# Is it hard keeping platy fry alive?



## JFancy (Sep 4, 2011)

My platy had 35-40 fry a 4 days ago and I transfered them from a gallon jug to a net breeder today. Well I checked on them 30 min. later and found one of them dead I. I really want them all to survive...any tips keeping them alive? I plan to move them to a ten gallon tank in a couple of weeks.


----------



## ZebraDanio12 (Jun 17, 2011)

DOn't wait a couple of weeks. Given you have so many thats really not a great place for them to live in.

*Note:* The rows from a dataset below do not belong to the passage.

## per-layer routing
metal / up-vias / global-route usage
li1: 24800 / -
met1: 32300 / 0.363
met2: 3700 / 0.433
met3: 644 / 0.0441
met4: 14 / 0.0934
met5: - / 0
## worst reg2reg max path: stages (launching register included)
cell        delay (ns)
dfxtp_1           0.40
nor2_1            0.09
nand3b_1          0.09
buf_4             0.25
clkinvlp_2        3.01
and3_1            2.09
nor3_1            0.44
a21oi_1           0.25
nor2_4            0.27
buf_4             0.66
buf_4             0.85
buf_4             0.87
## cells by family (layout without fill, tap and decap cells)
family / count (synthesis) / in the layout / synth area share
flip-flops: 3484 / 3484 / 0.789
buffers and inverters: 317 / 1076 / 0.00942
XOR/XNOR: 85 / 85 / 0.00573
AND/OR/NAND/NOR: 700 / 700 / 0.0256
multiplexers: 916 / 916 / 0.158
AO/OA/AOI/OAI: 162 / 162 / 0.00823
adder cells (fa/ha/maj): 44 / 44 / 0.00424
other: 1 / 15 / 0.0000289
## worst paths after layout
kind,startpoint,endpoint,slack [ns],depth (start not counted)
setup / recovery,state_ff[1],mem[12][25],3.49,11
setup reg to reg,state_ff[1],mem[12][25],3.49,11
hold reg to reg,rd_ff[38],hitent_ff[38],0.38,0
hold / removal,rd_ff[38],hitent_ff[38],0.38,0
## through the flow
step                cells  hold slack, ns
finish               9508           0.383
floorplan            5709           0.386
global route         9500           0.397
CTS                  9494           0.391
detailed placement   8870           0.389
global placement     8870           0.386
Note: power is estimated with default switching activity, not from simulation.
File: config.mk
export PLATFORM = sky130hd
export DESIGN_NAME = bam_mark_stack
export DESIGN_NICKNAME = d
export VERILOG_FILES = /design/src/bam_mark_stack.sv
export SDC_FILE = /design/constraint.sdc
export NUM_CORES = 1
export LEC_CHECK = 0
export BUFFER_PORTS_ARGS = -buffer_cell sky130_fd_sc_hd__buf_2
export CAP_MARGIN = 20
export CORE_ASPECT_RATIO = 1.75
export CORE_MARGIN = 4
export CORE_UTILIZATION = 25
export CTS_BUF_LIST = sky130_fd_sc_hd__clkbuf_16
export CTS_CLUSTER_DIAMETER = 150
export DETAILED_ROUTE_END_ITERATION = 8
export GPL_TIMING_DRIVEN = 1
export RECOVER_POWER = 25
export SLEW_MARGIN = 20
export SYNTH_ARGS = -nofsm -noshare
export SYNTH_HDL_FRONTEND = slang
export SYNTH_SLANG_ARGS = --single-unit
File: constraint.sdc
create_clock -name clk -period 3.85 [get_ports clk]
set_clock_uncertainty 0.05 [all_clocks]
set_input_delay 0.385 -clock clk [delete_from_list [all_inputs] [get_ports clk]]
set_output_delay 0.385 -clock clk [all_outputs]
set_load 0.03 [all_outputs]
File: src/bam_mark_stack.sv
// Saved-offset memory with registered read and write-to-read forwarding.
module bam_mark_stack #(
    parameter int DEPTH = 16,
    parameter int WIDTH = 21,
    parameter int AW    = 4
) (
    input  logic             clk,
    input  logic             wr_en,
    input  logic [AW-1:0]    wr_addr,
    input  logic [WIDTH-1:0] wr_data,
    input  logic             rd_en,
    input  logic [AW-1:0]    rd_addr,
    output logic [WIDTH-1:0] rd_data
);
    logic [WIDTH-1:0] mem [DEPTH];
    logic [WIDTH-1:0] rd_data_reg;

    always_ff @(posedge clk)
    begin
        if (wr_en)
        begin
            mem[wr_addr] <= wr_data;
        end
    end

    // a push retiring on the same edge as the read lands in the read data
    always_ff @(posedge clk)
    begin
        if (rd_en)
        begin
            if (wr_en && (wr_addr == rd_addr))
            begin
                rd_data_reg <= wr_data;
            end
            else
            begin
                rd_data_reg <= mem[rd_addr];
            end
        end
    end

    assign rd_data = rd_data_reg;
endmodule
==> results.md <==
* Result of the run: completed
* Slew at the pin closest to its max-slew limit at 0.9223 ns
* Drt drc at 0
* Largest vdd supply drop at roughly 0.00032 V
* I/O pins at 53
* Cells after synthesis at 585
* Hold Buf Count CTS at 0
* Post-route clock period utilization at around 55%
* Final wirelength at around 30000 um
* Final Hold Violating Endpoints at 0
* WL/cell at 22.49 um
* Starting density of the core at 25.34%
* Via count of the first global-routing pass at ~6600
* Post-CTS Setup Repair Bufs at 0
* Top-area cell type share of the netlist area at 77.52%
* Post-DR vias/cell at about 4.5
* CTS tree: yes
* Mean Syn Cell Area at approximately 24 um^2
* Number of pins with negative max-slew slack in the final report at 0
* RSZ-0062 raised after global routing: false
* Final setup violation count at 0
* Yosys Warn Count at 0
* Headroom to the max-slew limit at 38.51%
* Type of destination of the critical path: register
* Standard cell area after detailed placement at 15040 um^2
* Required time worst endpoint at 4.12 ns
* Final-stage net count at 693
* Clock Sink Count at around 360
* Fraction of final layout cells with drive strength greater than 1 at 33.19%
* Router iterations before antenna repair at 4
* Setup TNS at 0 ns
* Vias after detailed routing at 6119
* Root cell of the clock tree: clkbuf_16
* Maximum fanout encountered on the critical timing path at 32
* Antenna-violating nets left at 0
* Crit Reg-Reg Endpoint: rd_data[8]
* Path depth of the worst reg2reg path at 4
* Maximum clock frequency at between 400 and 500 MHz
* HPWL after detailed placement at 17630 um
* Core utilization of the finished layout at 29.39%
* Worst-Skew Late Latency at approximately 0.56 ns
* Worst Hold Path EP: mem[1][19]
* Max Cap Viol at 0
* Post-synthesis net count at between 600 and 700
* Path category of the worst min-delay check: primary input to register
* Switch share at between 20% and 30%
* Net switching power of the design at 1.663 mW
* Reg2reg start: mem[9][8]
* Post-route cell area at 16040 um^2
* Crit path time final at 2.108 ns
* Area of the mapped netlist at about 14000 um^2
* Remaining global-route overflow at 0
* Launch point of the worst hold path: wr_data[19]
* Internal power component at roughly 6.4 mW
* Global-route usage over all layers at roughly a tenth
* Total power of the final layout at between 8 and 9 mW
* Flip-flop and latch count after synthesis at around 360
* Port Buffers at 52
* Biggest area contributors in the synthesized netlist: edfxtp_1 (78%), mux4_2 (13%), mux2i_1 (4.6%), mux2_2 (1.7%), buf_6 (0.49%)
* Worst hold slack across all endpoints at approximately 0.16 ns
* Fraction of power consumed by combinational cells at under 10%
* Kind of critical path: primary input to register
* Slack of the worst reg-to-reg path at 2.12 ns
* Final GP Congestion at ~0.7
* Die width at 185.8 um
* Category of the worst setup path launch point: primary input
* # rows at roughly 110
* Largest net degree at the start of global routing at between 40 and 50
* Largest register FFs at 336
* Arrival @ worst endpoint at 2.38 ns
* Sequential cell area fraction in the yosys report at 77.52%
* Power share of the sequential group at a little over half
* Cts repair resizes at 0
* Drt first-iter violations at 387
* Layout-stage area growth over the synthesis result at 16.01%
* Area of the die at about 60000 um^2
* Clock Power Share at 39.1%
* Chip height at between 300 and 400 um
* Static leakage at between 5 and 6 nW
* CTS H-tree depth at 1
* Number of library cell types mapped by synthesis at 21
* Number of antenna violations at the first check in global routing at 4
* Number of buffers created by CTS at 30
* Cell depth of the worst min-delay path at 1
* Cell type contributing the most total cell area after synthesis: edfxtp_1
* Number of buffers on the longest clock path at 3
* CORE AREA at 54570 um^2
* Wire length of the first global-routing pass at 45440 um
* Post-CTS clock slew at the launch and capture registers of the worst setup and hold paths at roughly 0.07 ns
* Power per standard cell area at approximately 500 nW/um^2
-- metal layers --
metal	share of wire, %	vias up	GRT usage [%]
li1	-	2622	-
met1	40	3310	13.32
met2	53	139	18.31
met3	4.1	42	1.448
met4	1.9	6	2.739
met5	0.13	-	0
-- cells in the final DEF (no fill, tap or decap), types with 9 or more instances in the layout --
master,netlist,final
buf_2,8,36
buf_4,1,22
clkbuf_1,13,14
clkbuf_16,0,31
clkinv_1,0,9
edfxtp_1,357,357
mux2_2,21,21
mux2i_1,63,63
mux4_2,82,82
nor2_2,0,12
-- cell usage after synthesis --
master,n
edfxtp_1,357
mux4_2,82
mux2i_1,63
mux2_2,21
clkbuf_1,13
nor2_1,12
buf_2,8
buf_6,6
nor3_1,4
xor2_1,3
buf_1,2
mux4_1,2
nand2_1,2
nand2b_1,2
nand3b_1,2
buf_4,1
buf_8,1
nand3_1,1
nor4_1,1
or3b_2,1
xnor2_1,1
-- cell type report --
cell class                 instances  area (um^2)
clock buffer                      31        775.7
clock inverter                    24        244.0
sequential                       357        10720
antenna                            1        2.502
multi-input combinational        197         2978
timing repair buffer              75        457.9
fill                            5345        38530
tap                              690        863.3
-- critical path, cell delays in order --
cell and delay [ns]:
buf_4 0.46, buf_12 0.34, mux4_2 0.54, mux2i_1 0.21, mux2i_1 0.11, mux2_2 0.29
-- cells by family (layout without fill, tap and decap cells) --
group	after synthesis	in the layout	share of synthesized area, %
xor gates and xnor gates	4	4	0.2534
buffers and inverters	31	130	1.348
DFF	357	357	77.52
muxes	168	168	20.01
other	0	1	0
and+or+nand+nor	25	25	0.8686
-- worst max path at each step --
stage          cells after the start  slack, ns        from           to
2_1_floorplan                      2       1.01  wr_addr[2]    mem[0][0]
5_1_grt                            6       1.60  rd_addr[0]  rd_data[13]
6_report                           6       1.74  rd_addr[0]   rd_data[8]
3_3_place_gp                       6       1.08  rd_addr[0]   rd_data[8]
3_5_place_dp                       6       1.07  rd_addr[0]   rd_data[8]
4_1_cts                            6       1.67  rd_addr[0]   rd_data[8]
-- power groups by stage --
stage	registers (mW)	clock network (mW)	logic, mW
floorplan	4.53	0	0.268
global placement	4.50	0	0.481
detailed placement	4.50	0	0.489
CTS	4.42	3.21	0.491
global route	4.42	3.36	0.517
finish	4.41	3.14	0.476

If your're worried they'll be sucked up throught the filter, stick foam into the filter or put a panty hose over it (the panty hose idea has to be changed when it starts to rip)

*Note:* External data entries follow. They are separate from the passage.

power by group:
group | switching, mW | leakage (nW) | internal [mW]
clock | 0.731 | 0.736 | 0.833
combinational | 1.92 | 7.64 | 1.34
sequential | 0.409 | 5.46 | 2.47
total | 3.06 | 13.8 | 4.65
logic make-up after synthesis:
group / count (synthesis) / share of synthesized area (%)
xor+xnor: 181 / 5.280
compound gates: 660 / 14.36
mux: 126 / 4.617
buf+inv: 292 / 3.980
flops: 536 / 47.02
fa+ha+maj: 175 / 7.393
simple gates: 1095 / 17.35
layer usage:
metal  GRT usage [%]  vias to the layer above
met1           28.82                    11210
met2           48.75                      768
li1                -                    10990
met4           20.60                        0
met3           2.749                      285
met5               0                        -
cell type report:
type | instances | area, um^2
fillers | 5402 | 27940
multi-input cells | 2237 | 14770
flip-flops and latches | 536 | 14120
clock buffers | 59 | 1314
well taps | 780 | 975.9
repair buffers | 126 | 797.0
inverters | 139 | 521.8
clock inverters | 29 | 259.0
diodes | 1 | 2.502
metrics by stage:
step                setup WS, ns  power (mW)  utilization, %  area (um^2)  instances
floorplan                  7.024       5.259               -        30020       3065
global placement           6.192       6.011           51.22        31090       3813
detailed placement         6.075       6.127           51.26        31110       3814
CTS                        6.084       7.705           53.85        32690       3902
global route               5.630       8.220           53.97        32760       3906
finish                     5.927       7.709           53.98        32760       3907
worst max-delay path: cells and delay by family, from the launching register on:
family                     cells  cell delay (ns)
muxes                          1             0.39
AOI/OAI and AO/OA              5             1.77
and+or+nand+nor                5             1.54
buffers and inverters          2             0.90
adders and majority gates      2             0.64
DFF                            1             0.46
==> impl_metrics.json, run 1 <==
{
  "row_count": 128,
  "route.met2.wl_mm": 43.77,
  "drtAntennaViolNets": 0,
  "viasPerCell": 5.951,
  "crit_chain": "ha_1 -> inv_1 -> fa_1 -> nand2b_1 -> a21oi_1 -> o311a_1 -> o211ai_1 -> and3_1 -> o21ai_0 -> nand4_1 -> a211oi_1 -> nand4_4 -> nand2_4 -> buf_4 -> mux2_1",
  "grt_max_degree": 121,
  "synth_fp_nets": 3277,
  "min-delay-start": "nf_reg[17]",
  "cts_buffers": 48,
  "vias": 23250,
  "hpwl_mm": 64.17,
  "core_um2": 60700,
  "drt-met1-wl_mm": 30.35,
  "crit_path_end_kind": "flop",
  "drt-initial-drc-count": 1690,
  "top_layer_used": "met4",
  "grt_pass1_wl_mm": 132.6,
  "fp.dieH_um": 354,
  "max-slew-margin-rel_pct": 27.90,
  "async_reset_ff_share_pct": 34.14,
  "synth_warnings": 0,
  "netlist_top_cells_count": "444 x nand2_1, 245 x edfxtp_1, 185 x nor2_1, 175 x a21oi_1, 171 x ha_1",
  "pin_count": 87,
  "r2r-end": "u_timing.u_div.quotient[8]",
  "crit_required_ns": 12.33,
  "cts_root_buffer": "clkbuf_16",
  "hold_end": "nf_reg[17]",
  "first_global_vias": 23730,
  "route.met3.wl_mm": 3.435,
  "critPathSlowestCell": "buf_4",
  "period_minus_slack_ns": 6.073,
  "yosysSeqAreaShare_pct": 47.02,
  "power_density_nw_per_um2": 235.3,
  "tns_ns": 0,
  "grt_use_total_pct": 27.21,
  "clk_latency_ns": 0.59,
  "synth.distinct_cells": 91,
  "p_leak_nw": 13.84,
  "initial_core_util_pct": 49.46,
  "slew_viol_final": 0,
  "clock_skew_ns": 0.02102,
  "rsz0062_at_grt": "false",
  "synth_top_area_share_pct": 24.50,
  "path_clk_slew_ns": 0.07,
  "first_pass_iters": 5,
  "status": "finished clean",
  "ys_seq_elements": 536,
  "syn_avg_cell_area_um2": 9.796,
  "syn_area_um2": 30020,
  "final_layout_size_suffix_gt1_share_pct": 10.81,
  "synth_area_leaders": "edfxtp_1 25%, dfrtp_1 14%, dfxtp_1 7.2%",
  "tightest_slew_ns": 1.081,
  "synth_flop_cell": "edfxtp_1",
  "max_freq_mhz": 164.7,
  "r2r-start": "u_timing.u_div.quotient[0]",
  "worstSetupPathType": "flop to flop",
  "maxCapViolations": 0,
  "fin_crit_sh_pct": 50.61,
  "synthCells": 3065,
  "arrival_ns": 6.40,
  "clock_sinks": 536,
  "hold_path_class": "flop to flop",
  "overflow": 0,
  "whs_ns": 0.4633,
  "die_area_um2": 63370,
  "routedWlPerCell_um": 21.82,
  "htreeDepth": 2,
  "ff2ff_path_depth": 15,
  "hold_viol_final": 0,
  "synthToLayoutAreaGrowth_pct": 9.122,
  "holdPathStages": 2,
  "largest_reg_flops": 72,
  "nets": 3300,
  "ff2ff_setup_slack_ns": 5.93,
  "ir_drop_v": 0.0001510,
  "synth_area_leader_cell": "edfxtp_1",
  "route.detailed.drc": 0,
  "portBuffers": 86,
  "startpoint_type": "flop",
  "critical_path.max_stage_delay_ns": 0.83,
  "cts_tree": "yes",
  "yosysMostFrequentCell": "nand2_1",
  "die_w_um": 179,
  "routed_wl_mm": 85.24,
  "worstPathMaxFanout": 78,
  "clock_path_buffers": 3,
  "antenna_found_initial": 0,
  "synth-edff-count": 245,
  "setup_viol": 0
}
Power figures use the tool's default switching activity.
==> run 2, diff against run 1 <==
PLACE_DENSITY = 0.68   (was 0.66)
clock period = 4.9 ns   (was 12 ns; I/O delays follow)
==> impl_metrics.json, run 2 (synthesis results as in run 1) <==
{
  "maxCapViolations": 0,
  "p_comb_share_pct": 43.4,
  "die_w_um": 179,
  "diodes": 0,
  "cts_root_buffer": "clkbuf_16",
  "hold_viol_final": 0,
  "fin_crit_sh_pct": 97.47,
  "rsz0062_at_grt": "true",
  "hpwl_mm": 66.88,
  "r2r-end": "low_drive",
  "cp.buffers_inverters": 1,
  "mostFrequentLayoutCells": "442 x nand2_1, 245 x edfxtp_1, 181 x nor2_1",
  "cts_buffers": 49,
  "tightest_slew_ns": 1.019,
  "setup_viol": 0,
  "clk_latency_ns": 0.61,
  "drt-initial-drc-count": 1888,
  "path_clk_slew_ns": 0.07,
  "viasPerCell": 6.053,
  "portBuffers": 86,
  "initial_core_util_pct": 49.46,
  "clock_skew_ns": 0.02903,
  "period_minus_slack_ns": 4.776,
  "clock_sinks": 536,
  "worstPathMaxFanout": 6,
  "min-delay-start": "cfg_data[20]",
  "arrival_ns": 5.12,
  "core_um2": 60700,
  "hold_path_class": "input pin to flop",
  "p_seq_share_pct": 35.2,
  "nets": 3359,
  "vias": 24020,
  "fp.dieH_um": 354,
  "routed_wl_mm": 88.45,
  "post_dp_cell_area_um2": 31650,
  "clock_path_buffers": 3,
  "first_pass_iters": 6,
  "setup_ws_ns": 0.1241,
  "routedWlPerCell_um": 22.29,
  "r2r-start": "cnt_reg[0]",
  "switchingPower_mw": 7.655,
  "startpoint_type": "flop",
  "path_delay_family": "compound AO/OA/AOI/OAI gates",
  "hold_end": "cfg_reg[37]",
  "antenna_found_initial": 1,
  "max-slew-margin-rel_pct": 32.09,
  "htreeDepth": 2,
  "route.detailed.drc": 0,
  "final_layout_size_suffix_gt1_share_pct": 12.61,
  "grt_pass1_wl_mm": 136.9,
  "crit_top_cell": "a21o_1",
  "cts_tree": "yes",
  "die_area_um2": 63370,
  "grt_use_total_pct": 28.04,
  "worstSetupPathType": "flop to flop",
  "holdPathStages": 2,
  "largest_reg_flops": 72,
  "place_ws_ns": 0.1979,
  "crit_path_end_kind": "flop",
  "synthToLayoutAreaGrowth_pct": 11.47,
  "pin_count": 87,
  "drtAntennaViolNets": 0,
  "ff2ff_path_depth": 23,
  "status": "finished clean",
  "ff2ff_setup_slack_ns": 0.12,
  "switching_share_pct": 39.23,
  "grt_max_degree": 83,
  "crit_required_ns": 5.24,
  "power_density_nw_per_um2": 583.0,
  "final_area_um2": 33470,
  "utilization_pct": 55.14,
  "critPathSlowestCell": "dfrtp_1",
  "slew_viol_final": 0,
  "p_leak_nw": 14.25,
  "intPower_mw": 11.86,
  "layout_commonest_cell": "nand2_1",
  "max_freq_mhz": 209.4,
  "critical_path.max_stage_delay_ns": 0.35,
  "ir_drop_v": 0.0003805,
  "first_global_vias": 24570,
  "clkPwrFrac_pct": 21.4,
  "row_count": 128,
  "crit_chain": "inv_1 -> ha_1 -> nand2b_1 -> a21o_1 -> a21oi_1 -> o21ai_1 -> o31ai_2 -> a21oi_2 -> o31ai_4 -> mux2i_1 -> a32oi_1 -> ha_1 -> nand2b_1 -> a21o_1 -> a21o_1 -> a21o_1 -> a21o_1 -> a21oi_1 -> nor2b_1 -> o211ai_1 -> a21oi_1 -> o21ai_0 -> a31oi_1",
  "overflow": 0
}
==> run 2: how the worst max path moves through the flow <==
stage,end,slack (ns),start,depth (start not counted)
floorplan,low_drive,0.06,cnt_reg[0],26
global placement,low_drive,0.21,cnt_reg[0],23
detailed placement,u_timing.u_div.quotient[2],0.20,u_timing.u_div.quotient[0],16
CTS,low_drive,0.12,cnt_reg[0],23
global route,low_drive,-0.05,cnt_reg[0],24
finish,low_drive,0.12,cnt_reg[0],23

I'd move them straight over to the ten gallon once it's cycled and ready for them.

As for the one that died, I've only had one baby die before, and I belive he was deformed. YOurs may have been a weak one, and most likely not going to survive anyway.

Fry are easy to keep, you just need the right living conditions.
80 degrees is a good temp. They grow faster when water is warmer.
Feed 3-4 times a day. Bloodworms help them grow better and faster too, just crush them up good. Thats what I feed mine along with crushed flakes. Variety is good for them, and shows more color.
I have some guppy fry that are only a month and two weeks, bout an inch long, but tiny, and they are already showing color. They were from an orange delta female, so naturally their tails are turning orange. Its really cool to watch them grow.

Good luck! If theres anything else you may need to know just ask!
~Zdanio


----------



## JFancy (Sep 4, 2011)

This is my first time dealing with fry but 2 weeks ago I found one survived and he looks to be about 3 months old, he appears to be a sunburst platy. That was a surprise!!!
Ill move them to the tank as soon as its cycled but I was afraid of them being sucked in the filter , I will try the panty hose.

Should I use some water from the main tank?


----------



## Betta man (Mar 25, 2011)

Water from your main tank might be a good idea... congrats on the fry! Don't keep the water too warm. If you do, the fry might develope to quickly and have problems.


----------



## emc7 (Jul 23, 2005)

Clean water, abundant small food. Starting with water from the main tank means no acclimation, but you can change water with clean. Get a sponge for the filter intake. The hose will stretch and clog but its okay for a few days.


----------



## ZebraDanio12 (Jun 17, 2011)

JFancy said:


> This is my first time dealing with fry but 2 weeks ago I found one survived and he looks to be about 3 months old, he appears to be a sunburst platy. That was a surprise!!!
> Ill move them to the tank as soon as its cycled but I was afraid of them being sucked in the filter , I will try the panty hose.
> 
> Should I use some water from the main tank?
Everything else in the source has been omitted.